== Recorded information
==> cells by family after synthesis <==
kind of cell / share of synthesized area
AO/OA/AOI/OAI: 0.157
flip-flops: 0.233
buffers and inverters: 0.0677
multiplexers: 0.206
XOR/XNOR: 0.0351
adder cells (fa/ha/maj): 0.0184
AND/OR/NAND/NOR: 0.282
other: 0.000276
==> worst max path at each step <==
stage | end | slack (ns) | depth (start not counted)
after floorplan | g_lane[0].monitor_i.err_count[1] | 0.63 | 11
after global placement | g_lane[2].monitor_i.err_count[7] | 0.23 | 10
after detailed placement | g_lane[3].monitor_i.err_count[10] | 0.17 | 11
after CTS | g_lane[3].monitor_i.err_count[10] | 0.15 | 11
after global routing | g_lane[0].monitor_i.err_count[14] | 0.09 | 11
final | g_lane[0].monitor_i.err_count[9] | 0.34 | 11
====
== Recorded information
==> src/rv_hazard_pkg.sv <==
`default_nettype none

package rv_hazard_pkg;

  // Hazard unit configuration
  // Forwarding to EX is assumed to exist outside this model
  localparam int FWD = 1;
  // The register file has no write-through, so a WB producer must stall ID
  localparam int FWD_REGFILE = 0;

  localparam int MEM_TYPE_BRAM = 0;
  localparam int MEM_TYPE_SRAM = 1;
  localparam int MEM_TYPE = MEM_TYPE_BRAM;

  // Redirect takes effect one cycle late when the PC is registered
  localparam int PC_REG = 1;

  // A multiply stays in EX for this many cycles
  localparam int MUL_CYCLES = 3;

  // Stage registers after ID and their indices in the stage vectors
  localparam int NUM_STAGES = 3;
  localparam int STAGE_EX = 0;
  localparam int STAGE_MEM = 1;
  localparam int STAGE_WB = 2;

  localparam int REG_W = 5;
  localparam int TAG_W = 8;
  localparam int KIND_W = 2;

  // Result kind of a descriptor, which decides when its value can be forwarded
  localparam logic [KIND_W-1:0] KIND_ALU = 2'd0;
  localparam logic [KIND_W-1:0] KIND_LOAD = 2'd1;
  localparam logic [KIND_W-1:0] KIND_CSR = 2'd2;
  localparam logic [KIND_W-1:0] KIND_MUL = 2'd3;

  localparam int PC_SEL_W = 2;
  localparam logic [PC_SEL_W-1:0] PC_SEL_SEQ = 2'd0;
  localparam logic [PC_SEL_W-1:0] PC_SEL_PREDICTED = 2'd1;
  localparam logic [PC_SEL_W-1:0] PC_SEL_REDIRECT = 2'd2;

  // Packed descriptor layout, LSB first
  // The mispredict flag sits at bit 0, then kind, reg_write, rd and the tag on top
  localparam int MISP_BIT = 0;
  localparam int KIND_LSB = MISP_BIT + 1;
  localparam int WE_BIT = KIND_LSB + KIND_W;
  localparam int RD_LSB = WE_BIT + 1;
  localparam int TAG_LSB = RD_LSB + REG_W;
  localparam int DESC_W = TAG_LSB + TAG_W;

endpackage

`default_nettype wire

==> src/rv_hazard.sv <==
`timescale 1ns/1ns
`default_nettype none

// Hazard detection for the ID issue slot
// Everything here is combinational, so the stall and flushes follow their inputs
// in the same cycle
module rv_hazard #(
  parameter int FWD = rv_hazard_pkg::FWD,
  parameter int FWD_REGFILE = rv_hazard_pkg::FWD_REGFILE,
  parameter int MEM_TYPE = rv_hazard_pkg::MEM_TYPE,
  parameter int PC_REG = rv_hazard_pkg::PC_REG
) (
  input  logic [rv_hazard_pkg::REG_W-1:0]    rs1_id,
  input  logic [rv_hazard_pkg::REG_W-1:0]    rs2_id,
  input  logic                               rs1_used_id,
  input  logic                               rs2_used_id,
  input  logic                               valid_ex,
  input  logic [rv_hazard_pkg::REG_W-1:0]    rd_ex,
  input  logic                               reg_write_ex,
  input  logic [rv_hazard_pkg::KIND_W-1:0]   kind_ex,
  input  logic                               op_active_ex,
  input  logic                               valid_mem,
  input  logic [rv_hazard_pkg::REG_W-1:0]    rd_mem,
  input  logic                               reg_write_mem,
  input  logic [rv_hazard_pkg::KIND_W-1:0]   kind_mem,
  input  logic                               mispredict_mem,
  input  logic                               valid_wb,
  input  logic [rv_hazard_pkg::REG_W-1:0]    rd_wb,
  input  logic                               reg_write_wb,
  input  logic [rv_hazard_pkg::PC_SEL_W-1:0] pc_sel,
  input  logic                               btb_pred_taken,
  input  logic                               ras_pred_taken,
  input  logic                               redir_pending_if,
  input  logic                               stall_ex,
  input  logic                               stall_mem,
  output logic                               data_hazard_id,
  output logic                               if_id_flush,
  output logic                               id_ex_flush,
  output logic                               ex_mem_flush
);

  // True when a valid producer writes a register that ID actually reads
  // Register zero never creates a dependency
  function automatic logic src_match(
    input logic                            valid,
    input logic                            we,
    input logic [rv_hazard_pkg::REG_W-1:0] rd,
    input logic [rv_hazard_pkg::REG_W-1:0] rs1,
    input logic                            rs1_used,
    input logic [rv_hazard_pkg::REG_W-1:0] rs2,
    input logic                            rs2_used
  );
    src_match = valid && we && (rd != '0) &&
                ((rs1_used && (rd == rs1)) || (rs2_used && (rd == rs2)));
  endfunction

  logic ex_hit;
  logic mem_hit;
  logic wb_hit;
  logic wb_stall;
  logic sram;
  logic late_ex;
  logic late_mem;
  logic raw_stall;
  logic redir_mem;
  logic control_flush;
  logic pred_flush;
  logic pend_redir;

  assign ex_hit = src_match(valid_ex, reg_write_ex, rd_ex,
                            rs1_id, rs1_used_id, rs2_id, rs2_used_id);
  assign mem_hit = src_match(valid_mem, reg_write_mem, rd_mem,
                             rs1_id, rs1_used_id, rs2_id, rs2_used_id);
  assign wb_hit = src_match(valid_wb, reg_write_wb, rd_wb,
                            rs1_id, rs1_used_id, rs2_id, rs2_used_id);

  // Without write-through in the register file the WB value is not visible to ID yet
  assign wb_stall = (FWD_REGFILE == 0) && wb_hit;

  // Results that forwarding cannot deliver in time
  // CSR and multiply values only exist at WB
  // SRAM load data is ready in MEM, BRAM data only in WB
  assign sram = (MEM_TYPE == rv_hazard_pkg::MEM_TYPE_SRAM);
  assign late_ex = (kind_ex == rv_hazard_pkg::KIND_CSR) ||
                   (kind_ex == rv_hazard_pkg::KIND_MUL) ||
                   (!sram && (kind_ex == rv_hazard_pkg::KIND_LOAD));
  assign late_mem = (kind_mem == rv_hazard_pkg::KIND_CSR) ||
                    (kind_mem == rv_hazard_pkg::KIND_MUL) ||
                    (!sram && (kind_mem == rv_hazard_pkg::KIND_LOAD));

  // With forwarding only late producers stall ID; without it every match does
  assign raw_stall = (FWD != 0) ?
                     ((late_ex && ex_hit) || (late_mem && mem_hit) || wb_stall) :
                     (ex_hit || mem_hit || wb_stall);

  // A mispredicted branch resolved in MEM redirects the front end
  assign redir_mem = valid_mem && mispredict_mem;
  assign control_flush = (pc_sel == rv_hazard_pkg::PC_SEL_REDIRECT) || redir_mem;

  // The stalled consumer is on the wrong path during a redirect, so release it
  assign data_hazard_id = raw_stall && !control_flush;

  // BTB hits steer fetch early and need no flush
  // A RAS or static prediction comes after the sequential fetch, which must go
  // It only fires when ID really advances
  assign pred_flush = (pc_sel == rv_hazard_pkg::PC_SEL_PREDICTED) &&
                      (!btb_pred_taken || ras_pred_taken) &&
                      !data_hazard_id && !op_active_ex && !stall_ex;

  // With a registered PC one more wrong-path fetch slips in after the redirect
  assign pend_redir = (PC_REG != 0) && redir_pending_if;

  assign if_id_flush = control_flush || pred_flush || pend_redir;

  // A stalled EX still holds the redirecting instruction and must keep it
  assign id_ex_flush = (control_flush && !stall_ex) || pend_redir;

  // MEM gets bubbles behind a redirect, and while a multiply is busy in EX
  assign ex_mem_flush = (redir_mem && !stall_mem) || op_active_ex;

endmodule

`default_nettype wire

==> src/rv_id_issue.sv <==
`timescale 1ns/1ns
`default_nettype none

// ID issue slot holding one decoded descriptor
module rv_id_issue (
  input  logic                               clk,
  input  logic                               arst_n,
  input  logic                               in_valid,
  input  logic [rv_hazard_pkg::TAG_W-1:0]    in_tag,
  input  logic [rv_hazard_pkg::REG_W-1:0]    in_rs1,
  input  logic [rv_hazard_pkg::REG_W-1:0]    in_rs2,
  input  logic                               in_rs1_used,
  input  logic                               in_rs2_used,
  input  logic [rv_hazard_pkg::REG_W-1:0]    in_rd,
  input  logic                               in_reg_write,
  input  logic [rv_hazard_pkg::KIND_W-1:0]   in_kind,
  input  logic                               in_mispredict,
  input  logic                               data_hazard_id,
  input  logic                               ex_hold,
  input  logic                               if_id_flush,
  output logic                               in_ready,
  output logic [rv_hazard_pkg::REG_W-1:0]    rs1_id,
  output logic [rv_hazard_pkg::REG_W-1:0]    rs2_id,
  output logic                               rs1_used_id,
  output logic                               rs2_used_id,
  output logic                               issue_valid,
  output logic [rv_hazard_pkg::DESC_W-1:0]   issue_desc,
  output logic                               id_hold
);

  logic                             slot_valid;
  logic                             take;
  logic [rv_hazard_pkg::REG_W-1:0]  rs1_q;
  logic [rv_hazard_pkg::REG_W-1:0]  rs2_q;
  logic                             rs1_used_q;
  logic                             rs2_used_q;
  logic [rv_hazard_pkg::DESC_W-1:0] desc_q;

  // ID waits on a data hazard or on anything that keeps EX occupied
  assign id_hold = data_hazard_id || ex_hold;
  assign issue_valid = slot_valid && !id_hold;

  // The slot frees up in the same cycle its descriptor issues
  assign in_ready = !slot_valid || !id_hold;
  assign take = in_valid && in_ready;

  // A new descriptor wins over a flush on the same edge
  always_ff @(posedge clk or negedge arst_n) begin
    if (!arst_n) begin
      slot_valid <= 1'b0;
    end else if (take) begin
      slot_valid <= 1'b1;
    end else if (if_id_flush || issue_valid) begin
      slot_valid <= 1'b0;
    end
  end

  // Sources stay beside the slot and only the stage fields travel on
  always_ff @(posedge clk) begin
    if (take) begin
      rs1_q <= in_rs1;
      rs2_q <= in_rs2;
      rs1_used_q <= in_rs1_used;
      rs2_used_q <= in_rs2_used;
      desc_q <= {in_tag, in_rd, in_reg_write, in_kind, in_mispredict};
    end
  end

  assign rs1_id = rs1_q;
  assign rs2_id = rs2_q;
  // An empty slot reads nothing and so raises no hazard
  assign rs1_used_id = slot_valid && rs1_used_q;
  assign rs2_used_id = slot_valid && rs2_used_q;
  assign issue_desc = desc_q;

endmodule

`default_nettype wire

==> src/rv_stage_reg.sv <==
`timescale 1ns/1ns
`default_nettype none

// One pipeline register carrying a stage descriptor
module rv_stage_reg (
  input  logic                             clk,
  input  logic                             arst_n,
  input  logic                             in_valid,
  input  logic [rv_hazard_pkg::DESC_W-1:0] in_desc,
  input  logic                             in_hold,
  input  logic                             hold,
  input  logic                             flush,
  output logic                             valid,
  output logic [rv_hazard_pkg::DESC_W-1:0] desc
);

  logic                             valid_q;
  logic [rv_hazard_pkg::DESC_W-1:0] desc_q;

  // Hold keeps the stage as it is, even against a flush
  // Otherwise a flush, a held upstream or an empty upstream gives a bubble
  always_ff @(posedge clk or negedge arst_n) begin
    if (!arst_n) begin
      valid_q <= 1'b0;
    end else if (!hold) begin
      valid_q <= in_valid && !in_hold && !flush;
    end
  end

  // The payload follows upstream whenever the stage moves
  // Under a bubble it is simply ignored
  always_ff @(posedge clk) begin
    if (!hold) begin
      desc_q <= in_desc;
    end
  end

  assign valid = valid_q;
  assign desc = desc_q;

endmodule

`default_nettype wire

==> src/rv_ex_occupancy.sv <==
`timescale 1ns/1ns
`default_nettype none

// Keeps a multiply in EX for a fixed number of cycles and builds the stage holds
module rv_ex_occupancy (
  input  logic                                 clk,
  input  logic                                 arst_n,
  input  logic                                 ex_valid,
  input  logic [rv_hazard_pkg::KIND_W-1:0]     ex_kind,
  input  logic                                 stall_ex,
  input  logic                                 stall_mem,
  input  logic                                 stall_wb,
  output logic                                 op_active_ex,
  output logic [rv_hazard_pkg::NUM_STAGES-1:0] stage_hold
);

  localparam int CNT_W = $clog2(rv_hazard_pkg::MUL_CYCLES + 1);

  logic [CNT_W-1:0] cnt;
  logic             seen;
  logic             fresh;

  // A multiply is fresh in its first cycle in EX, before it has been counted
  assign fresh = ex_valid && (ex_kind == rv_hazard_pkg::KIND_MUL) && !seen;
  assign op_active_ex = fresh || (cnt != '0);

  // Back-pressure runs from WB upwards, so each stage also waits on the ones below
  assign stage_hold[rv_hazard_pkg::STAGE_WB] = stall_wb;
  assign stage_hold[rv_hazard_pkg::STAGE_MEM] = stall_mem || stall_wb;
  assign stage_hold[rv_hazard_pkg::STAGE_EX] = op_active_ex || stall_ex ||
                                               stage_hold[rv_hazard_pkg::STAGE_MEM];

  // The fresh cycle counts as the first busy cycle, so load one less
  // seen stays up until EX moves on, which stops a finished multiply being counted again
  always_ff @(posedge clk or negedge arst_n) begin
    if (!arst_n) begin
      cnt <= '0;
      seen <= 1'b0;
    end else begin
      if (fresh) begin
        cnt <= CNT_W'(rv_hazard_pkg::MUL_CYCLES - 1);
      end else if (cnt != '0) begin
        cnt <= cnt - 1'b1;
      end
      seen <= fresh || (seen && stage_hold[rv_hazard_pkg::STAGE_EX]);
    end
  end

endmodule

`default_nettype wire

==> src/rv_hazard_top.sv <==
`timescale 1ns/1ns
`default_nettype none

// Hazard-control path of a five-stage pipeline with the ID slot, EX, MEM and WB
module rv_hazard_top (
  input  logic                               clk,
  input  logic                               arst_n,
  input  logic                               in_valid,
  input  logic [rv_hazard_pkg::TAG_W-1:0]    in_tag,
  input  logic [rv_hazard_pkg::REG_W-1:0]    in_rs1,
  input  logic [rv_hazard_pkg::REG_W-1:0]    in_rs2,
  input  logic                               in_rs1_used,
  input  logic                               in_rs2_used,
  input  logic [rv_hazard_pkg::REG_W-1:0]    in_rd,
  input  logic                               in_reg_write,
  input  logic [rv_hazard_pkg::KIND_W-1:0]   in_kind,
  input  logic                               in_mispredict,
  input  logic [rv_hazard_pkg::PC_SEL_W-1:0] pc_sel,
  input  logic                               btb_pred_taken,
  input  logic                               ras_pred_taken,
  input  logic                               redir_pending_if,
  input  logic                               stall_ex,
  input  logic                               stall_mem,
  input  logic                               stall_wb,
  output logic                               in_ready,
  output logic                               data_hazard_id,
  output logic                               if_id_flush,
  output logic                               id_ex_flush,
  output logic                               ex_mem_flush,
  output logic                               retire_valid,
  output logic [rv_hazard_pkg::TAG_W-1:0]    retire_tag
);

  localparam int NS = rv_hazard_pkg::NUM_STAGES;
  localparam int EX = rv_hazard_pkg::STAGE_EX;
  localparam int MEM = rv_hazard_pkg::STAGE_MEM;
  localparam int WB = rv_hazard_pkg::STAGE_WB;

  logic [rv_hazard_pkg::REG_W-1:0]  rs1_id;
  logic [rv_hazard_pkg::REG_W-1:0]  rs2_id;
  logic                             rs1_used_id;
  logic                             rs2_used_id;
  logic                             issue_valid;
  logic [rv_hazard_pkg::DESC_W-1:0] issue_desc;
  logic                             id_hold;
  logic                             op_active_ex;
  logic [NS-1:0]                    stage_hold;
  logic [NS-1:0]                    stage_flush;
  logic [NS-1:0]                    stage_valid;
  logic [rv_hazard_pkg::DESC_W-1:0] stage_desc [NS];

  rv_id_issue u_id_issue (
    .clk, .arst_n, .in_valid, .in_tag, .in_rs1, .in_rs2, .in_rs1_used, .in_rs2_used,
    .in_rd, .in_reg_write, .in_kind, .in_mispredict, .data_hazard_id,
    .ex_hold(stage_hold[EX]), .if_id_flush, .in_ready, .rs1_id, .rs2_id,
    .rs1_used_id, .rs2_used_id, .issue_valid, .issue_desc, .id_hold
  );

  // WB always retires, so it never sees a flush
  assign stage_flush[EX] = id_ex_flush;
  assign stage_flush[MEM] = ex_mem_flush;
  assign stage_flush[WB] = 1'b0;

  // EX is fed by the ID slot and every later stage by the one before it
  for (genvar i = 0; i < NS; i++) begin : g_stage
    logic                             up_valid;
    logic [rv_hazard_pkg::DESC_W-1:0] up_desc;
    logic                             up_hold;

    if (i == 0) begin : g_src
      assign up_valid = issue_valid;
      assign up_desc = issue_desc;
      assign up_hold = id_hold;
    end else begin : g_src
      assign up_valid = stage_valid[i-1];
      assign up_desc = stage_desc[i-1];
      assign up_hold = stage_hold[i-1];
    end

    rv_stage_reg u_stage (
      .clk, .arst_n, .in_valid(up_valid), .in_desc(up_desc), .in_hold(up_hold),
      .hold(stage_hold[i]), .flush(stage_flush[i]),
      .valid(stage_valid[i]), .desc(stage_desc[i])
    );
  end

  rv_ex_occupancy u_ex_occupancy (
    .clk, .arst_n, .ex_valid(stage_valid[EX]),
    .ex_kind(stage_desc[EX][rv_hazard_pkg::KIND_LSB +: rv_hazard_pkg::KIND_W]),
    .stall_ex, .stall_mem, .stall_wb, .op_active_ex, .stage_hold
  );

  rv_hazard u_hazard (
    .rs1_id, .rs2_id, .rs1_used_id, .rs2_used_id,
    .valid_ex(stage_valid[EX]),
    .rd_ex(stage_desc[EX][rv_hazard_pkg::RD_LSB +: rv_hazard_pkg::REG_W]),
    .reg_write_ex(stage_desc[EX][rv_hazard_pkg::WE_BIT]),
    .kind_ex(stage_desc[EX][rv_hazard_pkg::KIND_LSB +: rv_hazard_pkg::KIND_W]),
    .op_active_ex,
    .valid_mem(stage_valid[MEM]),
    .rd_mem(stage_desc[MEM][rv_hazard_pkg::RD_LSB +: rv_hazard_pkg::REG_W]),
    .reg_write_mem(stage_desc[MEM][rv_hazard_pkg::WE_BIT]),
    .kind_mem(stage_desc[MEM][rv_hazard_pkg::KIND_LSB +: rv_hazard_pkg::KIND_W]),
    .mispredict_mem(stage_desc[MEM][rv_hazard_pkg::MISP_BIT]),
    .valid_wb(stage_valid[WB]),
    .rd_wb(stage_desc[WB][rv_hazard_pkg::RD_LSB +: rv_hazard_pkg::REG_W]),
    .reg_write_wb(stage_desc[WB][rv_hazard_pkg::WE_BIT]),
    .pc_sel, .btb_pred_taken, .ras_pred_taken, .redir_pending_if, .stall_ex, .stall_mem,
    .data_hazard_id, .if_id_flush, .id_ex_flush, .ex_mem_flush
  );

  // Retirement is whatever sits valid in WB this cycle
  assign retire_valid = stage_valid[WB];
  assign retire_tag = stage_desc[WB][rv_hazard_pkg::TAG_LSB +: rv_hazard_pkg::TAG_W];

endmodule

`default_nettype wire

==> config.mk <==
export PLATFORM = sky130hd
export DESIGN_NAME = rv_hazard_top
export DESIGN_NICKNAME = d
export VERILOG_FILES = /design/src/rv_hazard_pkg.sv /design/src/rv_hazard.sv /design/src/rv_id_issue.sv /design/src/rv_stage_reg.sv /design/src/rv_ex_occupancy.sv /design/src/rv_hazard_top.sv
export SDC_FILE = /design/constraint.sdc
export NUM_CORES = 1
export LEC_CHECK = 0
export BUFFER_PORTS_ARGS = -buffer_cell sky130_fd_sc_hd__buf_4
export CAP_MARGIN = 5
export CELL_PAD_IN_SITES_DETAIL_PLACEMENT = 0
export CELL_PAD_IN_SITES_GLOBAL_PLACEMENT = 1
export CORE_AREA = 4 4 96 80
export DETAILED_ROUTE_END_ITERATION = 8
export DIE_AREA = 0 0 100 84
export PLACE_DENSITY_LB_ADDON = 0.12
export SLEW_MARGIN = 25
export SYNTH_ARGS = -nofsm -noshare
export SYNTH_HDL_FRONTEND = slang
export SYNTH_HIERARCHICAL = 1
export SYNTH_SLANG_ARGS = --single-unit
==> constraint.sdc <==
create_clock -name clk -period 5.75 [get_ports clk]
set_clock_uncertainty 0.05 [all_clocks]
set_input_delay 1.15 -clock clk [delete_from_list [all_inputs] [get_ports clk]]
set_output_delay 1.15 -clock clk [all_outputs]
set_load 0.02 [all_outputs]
====
Using the records above, write out exactly the lines between the one holding "cells by family" and the one holding "final | g_lane[0].monitor_i.err_count[9]", inclusive; leave everything else out.

==> cells by family after synthesis <==
kind of cell / share of synthesized area
AO/OA/AOI/OAI: 0.157
flip-flops: 0.233
buffers and inverters: 0.0677
multiplexers: 0.206
XOR/XNOR: 0.0351
adder cells (fa/ha/maj): 0.0184
AND/OR/NAND/NOR: 0.282
other: 0.000276
==> worst max path at each step <==
stage | end | slack (ns) | depth (start not counted)
after floorplan | g_lane[0].monitor_i.err_count[1] | 0.63 | 11
after global placement | g_lane[2].monitor_i.err_count[7] | 0.23 | 10
after detailed placement | g_lane[3].monitor_i.err_count[10] | 0.17 | 11
after CTS | g_lane[3].monitor_i.err_count[10] | 0.15 | 11
after global routing | g_lane[0].monitor_i.err_count[14] | 0.09 | 11
final | g_lane[0].monitor_i.err_count[9] | 0.34 | 11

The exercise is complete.